French film director and producer

Rachid Bouchareb (born 1953) is a French film director and producer. He is known for his 1995 film Dust of Life, his 2006 war film Days of Glory (Indigènes) and the 2010 drama Outside the Law (Hors-la-loi), all of which were Oscar-nominated. Many of his films are based on the complex history of France and its relationship with its former colony, Algeria. His films also examine racial discrimination and conflicts in other countries, using historical dramas and contemporary settings to show his message. He also directed a trilogy of American films that examine the relationship between North America and the Arab world. He is a co-founder of the French film production company 3B Productions, with whom he continues to work as a producer. The company's US arm is Taghit.

== Early life and education ==
Rachid Bouchareb was born in 1953 in Paris, France, to Algerian parents who moved to France soon after World War II.

== Career ==
Bouchareb began his career as an assistant director for television in France's state television production company, Société française de production (SFP), from 1977 to 1984. He subsequently worked for broadcasters TF1 and Antenne 2. During this time, he also directed some short films. In 1985, he directed his first feature film, Bâton Rouge, supported by producer Humbert Balsan.

In 1988, he began a career in film production working with his associates Jean Bréhat and Jean Bigot to create the production company 3B Productions. He would go on to produce several films, including La Vie de Jésus (1997), Humanité (1999), and Flanders (2006), all of which were directed by Bruno Dumont and were honoured at the Cannes Film Festival.

Bouchareb has also directed many feature films. His feature film debut came in 1985 with Bâton Rouge. His other films have also been recognized at film festivals and won several accolades. In 1991, his film Cheb premiered at Cannes, was the official selection from Algeria for the Academy Award for Best Foreign Language Film, which was also produced by Bouchareb's 3B Productions. His other acclaimed films include Poussières de vie (Dust of Life) (which was nominated for the Academy Award for Best Foreign Language Film in 1995).

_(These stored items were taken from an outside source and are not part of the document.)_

--- src/rtl/gcps_pkg.sv ---
package gcps_pkg;

   localparam int GRID_SIDE        = 128;
   localparam int CHAIN_LIMIT      = 1024;
   localparam int NODE_STORE_BYTES = 65536;

   localparam int GRID_BITS  = $clog2(GRID_SIDE);
   localparam int CELL_BITS  = 2 * GRID_BITS;
   localparam int GRID_CELLS = GRID_SIDE * GRID_SIDE;
   localparam int NODE_BITS  = $clog2(NODE_STORE_BYTES);
   localparam int SEEN_BITS  = $clog2(CHAIN_LIMIT + 1);

   localparam int NODE_READS = 12;
   localparam int STEP_BITS  = $clog2(NODE_READS);

   typedef enum logic [1:0] {
      CMD_GRID_WRITE = 2'd0,
      CMD_NODE_WRITE = 2'd1,
      CMD_QUERY      = 2'd2,
      CMD_UNUSED     = 2'd3
   } command_type;

   typedef struct packed {
      logic [1:0]         command;
      logic [15:0]        address;
      logic [15:0]        write_data;
      logic [15:0]        type_mask;
      logic signed [15:0] center_x;
      logic signed [15:0] center_y;
      logic signed [15:0] center_z;
      logic signed [15:0] range_x;
      logic signed [15:0] range_y;
      logic signed [15:0] range_z;
   } req_type;

   typedef struct packed {
      logic        found;
      logic [15:0] node_id;
   } rsp_type;

   typedef struct packed {
      logic                 load_query;
      logic                 grid_write;
      logic                 node_write;
      logic                 clear_step;
      logic                 cell_read;
      logic                 head_load;
      logic                 node_read;
      logic [STEP_BITS-1:0] step;
      logic                 advance;
      logic                 cell_next;
      logic                 respond;
      logic                 found;
   } ctrl_cmd_type;

   typedef struct packed {
      logic clear_last;
      logic head_zero;
      logic match;
      logic next_zero;
      logic seen_last;
      logic last_cell;
   } ctrl_status_type;

   // node byte read order: flags, type word, x, y, z, next id
   function automatic logic [15:0] node_offset(input logic [STEP_BITS-1:0] step);
      logic [15:0] off;
      case (step)
         4'd0:    off = 16'h0018;
         4'd1:    off = 16'h000b;
         4'd2:    off = 16'h001c;
         4'd3:    off = 16'h001d;
         4'd4:    off = 16'h0004;
         4'd5:    off = 16'h0005;
         4'd6:    off = 16'h0006;
         4'd7:    off = 16'h0007;
         4'd8:    off = 16'h0008;
         4'd9:    off = 16'h0009;
         4'd10:   off = 16'h0000;
         4'd11:   off = 16'h0001;
         default: off = 16'h0000;
      endcase
      return off;
   endfunction

endpackage

--- src/rtl/gcps_ctrl.sv ---
module gcps_ctrl (
   input  logic                      clock,
   input  logic                      reset,
   input  logic                      start,
   input  logic [1:0]                command,
   output logic                      busy,
   input  gcps_pkg::ctrl_status_type status,
   output gcps_pkg::ctrl_cmd_type    cmd
);
   import gcps_pkg::*;

   typedef enum logic [7:0] {
      ST_CLEAR = 8'b0000_0001,
      ST_IDLE  = 8'b0000_0010,
      ST_CELL  = 8'b0000_0100,
      ST_HEAD  = 8'b0000_1000,
      ST_NEXT  = 8'b0001_0000,
      ST_NODE  = 8'b0010_0000,
      ST_WAIT  = 8'b0100_0000,
      ST_EVAL  = 8'b1000_0000
   } state_type;

   state_type            state_ff, state_in;
   logic [STEP_BITS-1:0] step_ff, step_in;

   assign busy = (state_ff != ST_IDLE);

   always_comb begin
      state_in = state_ff;
      step_in  = step_ff;
      cmd      = '0;
      cmd.step = step_ff;
      case (state_ff)
         ST_CLEAR: begin
            cmd.clear_step = 1'b1;
            if (status.clear_last) state_in = ST_IDLE;
         end
         ST_IDLE: begin
            if (start) begin
               cmd.load_query = 1'b1;
               case (command)
                  CMD_QUERY: state_in = ST_CELL;
                  CMD_GRID_WRITE: begin
                     cmd.grid_write = 1'b1;
                     cmd.respond    = 1'b1;
                  end
                  CMD_NODE_WRITE: begin
                     cmd.node_write = 1'b1;
                     cmd.respond    = 1'b1;
                  end
                  default: cmd.respond = 1'b1;
               endcase
            end
         end
         ST_CELL: begin
            cmd.cell_read = 1'b1;
            state_in      = ST_HEAD;
         end
         ST_HEAD: begin
            if (status.head_zero) begin
               state_in = ST_NEXT;
            end else begin
               cmd.head_load = 1'b1;
               step_in       = '0;
               state_in      = ST_NODE;
            end
         end
         ST_NEXT: begin
            if (status.last_cell) begin
               cmd.respond = 1'b1;
               state_in    = ST_IDLE;
            end else begin
               cmd.cell_next = 1'b1;
               state_in      = ST_CELL;
            end
         end
         ST_NODE: begin
            cmd.node_read = 1'b1;
            if (step_ff == STEP_BITS'(NODE_READS - 1)) state_in = ST_WAIT;
            else step_in = step_ff + 1'b1;
         end
         ST_WAIT: state_in = ST_EVAL;
         ST_EVAL: begin
            if (status.match) begin
               cmd.respond = 1'b1;
               cmd.found   = 1'b1;
               state_in    = ST_IDLE;
            end else if (status.next_zero || status.seen_last) begin
               state_in = ST_NEXT;
            end else begin
               cmd.advance = 1'b1;
               step_in     = '0;
               state_in    = ST_NODE;
            end
         end
         default: state_in = ST_IDLE;
      endcase
   end

   always_ff @(posedge clock) begin
      if (reset) begin
         state_ff <= ST_CLEAR;
         step_ff  <= '0;
      end else begin
         state_ff <= state_in;
         step_ff  <= step_in;
      end
   end

endmodule

--- config.mk ---
export PLATFORM = sky130hd
export DESIGN_NAME = gcps_ctrl
export DESIGN_NICKNAME = d
export VERILOG_FILES = /design/src/rtl/gcps_pkg.sv /design/src/rtl/gcps_ctrl.sv
export SDC_FILE = /design/constraint.sdc
export NUM_CORES = 1
export LEC_CHECK = 0
export BUFFER_PORTS_ARGS = -buffer_cell sky130_fd_sc_hd__buf_2
export CORE_UTILIZATION = 45
export CTS_CLUSTER_SIZE = 20
export DETAILED_ROUTE_END_ITERATION = 12
export PLACE_DENSITY = 0.81
export SYNTH_ARGS = -nofsm -noshare
export SYNTH_HDL_FRONTEND = slang
export SYNTH_SLANG_ARGS = --single-unit
export TNS_END_PERCENT = 50
--- constraint.sdc ---
create_clock -name clock -period 2.75 [get_ports clock]
set_input_delay 0.1375 -clock clock [delete_from_list [all_inputs] [get_ports clock]]
set_output_delay 0.1375 -clock clock [all_outputs]
set_load 0.005 [all_outputs]
---- Yosys cells after proc, flatten, opt, wreduce, memory -nomap -nowiden ----
Index checks and enable logic that the tools add are counted.
word-level totals
  bits in registers ....................... 12
  input bits .............................. 11
  output and inout port bits .............. 16
  word-level logic and storage cells ...... 62
operators by class
  $add $sub $neg .......................... 1
  equality and inequality tests ........... 20
  muxes and demuxes ....................... 34
  reductions and logical operators ........ 5
operator list
  operator               number
  $pmux W8 S8            1
  $mux W8                5
  $mux W1                16
  $mux W4                4
  $ne A2 B2 Y1 const B   7
  $mux W6                2
  $pmux W4 S3            1
  $mux W3                3
  $eq A8 B1 Y1 const B   1
  $eq A8 B2 Y1 const B   1
  $eq A8 B3 Y1 const B   1
  $eq A8 B4 Y1 const B   1
  $eq A8 B5 Y1 const B   1
  $eq A8 B6 Y1 const B   1
  $eq A8 B7 Y1 const B   1
  $eq A8 B8 Y1 const B   1
  $ne A8 B2 Y1 const B   1
  $reduce_and A5 Y1      1
  $add A4 B1 Y4 const B  1
  $eq A4 B4 Y1 const B   1
  $reduce_and A4 Y1      1
  $pmux W1 S3            1
  $reduce_bool A3 Y1     1
  $eq A2 B1 Y1 const B   1
  5 further kinds        5

---- Longest topological paths before layout ----
  depth in word-level cells ............... 4
  mapped depth ............................ 6
  mapped depth without buffers ............ 5

---- Worst setup path before layout ----
No wires, ideal clock.
  path type ............................... register -> output
  from .................................... register state_ff[4]
  to ...................................... output cmd[1] (netlist name)
  arrival time ............................ 1524 ps
  required time ........................... 2612 ps
  setup slack ............................. 1088 ps
  stages on the path, launching flop included .. 5
  buffers on the path ..................... 0
  cells stage by stage .................... dfxtp_1 > or4_4 > nor4_1 > nor2_1 > o21ai_0
RTL lines
  element                 line              RTL
  start, declared         gcps_ctrl.sv:23   state_type state_ff, state_in;
  start signal, assigned  gcps_ctrl.sv:105  state_ff <= state_in;
  end, declared           gcps_ctrl.sv:8    output gcps_pkg::ctrl_cmd_type cmd

==> out/qor.csv <==
stage,metric,value,unit
detailed_routing,drt_iter0_drc,24,
layout,final_cell_mix,"26 x buf_2, 12 x dfxtp_1, 11 x nor2_1, 9 x nand2_1, 7 x inv_1",
outcome,run_status,completed,
placed_design,hpwl,1.637,mm
synthesis,syn_nets,126,
layout,fin_area,0.001036,mm2
synthesis,synth_warnings,0,
power_and_ir_drop,p_per_area,405.9,mW/mm2
timing,max_slew_margin,60.65,%
setup_path,crit_chain,"or4_4, nor4_1, nor2_1, o21ai_0, buf_2",
detailed_routing,drc,0,
setup_path,worstSetupPathType,reg -> out,
global_routing,antenna_found_initial,0,
synthesis,synth_seq_cells,12,
timing,rsz0062_at_grt,no,
timing,min_period_over_period,80.54,%
setup_path,crit_path_max_fanout,8,
cts,cts_root_buf,clkbuf_4,
cts,clk_latency,0.28,ns
floorplan,die_w,45.90,um
global_routing,overflow,0,
floorplan,row_count,15,
setup_path,worst-path-buf-inv,1,
cts,h-tree-depth,1,
floorplan,dieArea,0.002106,mm2
cts,clk_pin_slew_worst_paths,0.08,ns
timing,fin_skew,0.002460,ns
synthesis,syn-instance-count,114,
layout,drive_gt1_share,23.19,%
timing,hold_ws,0.1537,ns
setup_path,cpMaxStageDelayCell,or4_4,
global_routing,grt_max_degree,13,
synthesis,synth_edf_count,0,
global_routing,grt-busiest-layer,met2,
synthesis,synth_seq_area_share,27.71,%
cts,cts_setup_buffers,0,
floorplan,core-area,0.001764,mm2
timing,hold_violations,0,
setup_path,endpoint_kind,primary output,
placed_design,dp.cells,159,
floorplan,initial_core_util,49.15,%
layout,final_common_cell,buf_2,
timing,fmaxAchievable,0.4515,GHz
setup_path,crit_path_start_kind,flip-flop,
synthesis,syn_avg_cell_area,7.606,um2
detailed_routing,totalWireLength,2.104,mm
detailed_routing,viasPerCell,5.877,
synthesis,async_reset_ff_share,0,%
synthesis,synth_cell_types,39,
worst_hold_path,hold_class,in -> reg,
layout,syn_to_final_growth,19.48,%
timing,fin_tns_setup,0,ns
placed_design,place.gp.congestion,0.8549,
detailed_routing,first_pass_iters,4,
global_routing,use_met2,34.37,%
setup_path,arrival,2.08,ns
cts,cts_resized,0,
cts,cts_hold_buf,0,
floorplan,die-height,45.90,um
cts,cts_tree,yes,
detailed_routing,ant_nets,0,
power_and_ir_drop,irDropWorstVdd,328.8,uV
layout,final_nets,151,
setup_path,critical-path-max-stage-delay,0.60,ns
global_routing,grt_pass1_wl,3.394,mm
placed_design,placed_cell_area,999.7,um2
run,drv_cap,0,
global_routing,grt_pass1_vias,779,
timing,setup_viol,0,
global_routing,grtUsageTotal,21.79,%
setup_path,cp_top_family,simple AND/OR/NAND/NOR gates,
floorplan,pin_count,27,
global_routing,grtUsageMet1,30.14,%
timing,min_period,2.215,ns
cts,cts_max_path_buffers,2,
synthesis,synth_area,867.1,um2
power_and_ir_drop,p_leak,0.4431,nW
layout,n_antenna_cell,0,
synthesis,synth_flop_cell,dfxtp_1,
layout,final_cells,163,
layout,utilization,58.72,%
cts,numClockSinks,12,
detailed_routing,vias,958,
placed_design,io_buffer_count,26,
cts,cts_made_buffers,3,
timing,tightest_slew,0.5828,ns
global_routing,use_met3,6.349,%
detailed_routing,wl_per_cell,12.91,um
setup_path,crit_required,2.61,ns
timing,slew_violations,0,
[worst register-to-register path: stages (launching register included)]
cell and delay [ns]:
dfxtp_1 0.38, nor4_1 0.54, and4_1 0.45, a41oi_1 0.16
a311oi_1 0.25
[stage by stage]
step,power [W],setup slack (ns)
2_1_floorplan,0.0002499,1.088
6_report,0.0004205,0.5352
3_3_place_gp,0.0002755,0.8601
3_5_place_dp,0.0002777,0.8764
4_1_cts,0.0004221,0.5626
5_1_grt,0.0004396,0.3852
[cell families after synthesis]
family	count (synthesis)	synth area share, %
buf+inv	13	6.350
compound gates	19	15.87
simple gates	65	44.30
flops	12	27.71
xor+xnor	2	2.021
mux	2	2.309
fa+ha+maj	1	1.443
[worst paths after layout]
check	cells after the start	to	from	slack [ns]
setup / recovery	5	cmd[1]	state_ff[4]	0.54
hold / removal	2	step_ff[3]	reset	0.15
hold reg to reg	2	step_ff[1]	step_ff[1]	0.51
setup reg to reg	4	step_ff[3]	state_ff[4]	0.87
[per-layer routing]
| metal | wire length, um | vias up |
|---|---|---|
| met5 | 0 | - |
| met3 | 113 | 4 |
| met2 | 960 | 29 |
| li1 | - | 479 |
| met1 | 1018 | 446 |
| met4 | 11 | 0 |
[state kept, by name, summed over array words and instances (netlist names)]
name      flops
step_ff       4
state_ff      8
[synthesized netlist by cell type (all sizes together), types with 2 or more instances]
cell	number	area [um2]
a211oi	3	22.52
a21oi	3	15.01
and3	2	12.51
and4	4	35.03
buf	3	17.52
clkbuf	3	11.26
dfxtp	12	240.2
inv	7	26.28
mux2i	2	20.02
nand2	9	33.78
nand3	6	30.03
nand3b	3	22.52
nand4	2	12.51
nor2	11	41.29
nor2b	4	25.02
nor3	7	40.04
nor3b	4	30.03
nor4	4	25.02
nor4b	3	26.28
o21ai	3	15.01
o32ai	2	17.52
xor2	2	17.52
[power by group]
part,switching [W],internal (W)
Clock,0.0000651,0.0000807
Combinational,0.0000436,0.0000380
Sequential,0.0000139,0.000179
Total,0.000123,0.000298
[area by class of cell]
cell class / instances / area (um2)
Multi-Input combinational cell: 89 / 571.8
Clock buffer: 4 / 36.28
Tap cell: 25 / 31.28
Timing Repair Buffer: 26 / 130.1
Inverter: 7 / 26.28
Sequential cell: 12 / 240.2
Fill cell: 183 / 728.2
Note: power is estimated with default switching activity, not from simulation.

2001's Little Senegal and 2014's Two Men in Town, which both premiered at the Berlin International Film Festival. Bouchareb's biggest success is likely the 2006 war film Days of Glory (Indigènes) which was entered into the main competition for the Palme d'Or at the Cannes Film Festival, with the ensemble of actors all receiving the award for Best Actor in 2006. Bouchareb described the filming experience as "fixing an injustice". The film was nominated for an Oscar, and has been cited as helping to release the pensions of several veterans from former French colonies after being frozen for years.

In February 2009, his film London River premiered at the 2009 Berlin Film Festival, with the film's main actor Sotigui Kouyaté receiving the Silver Bear for Best Actor.

In addition to being a director and producer, Bouchareb is also a screenwriter, having written the screenplays for all his feature films. His screenplay for Days of Glory notably earned him the César Award for Best Original Screenplay.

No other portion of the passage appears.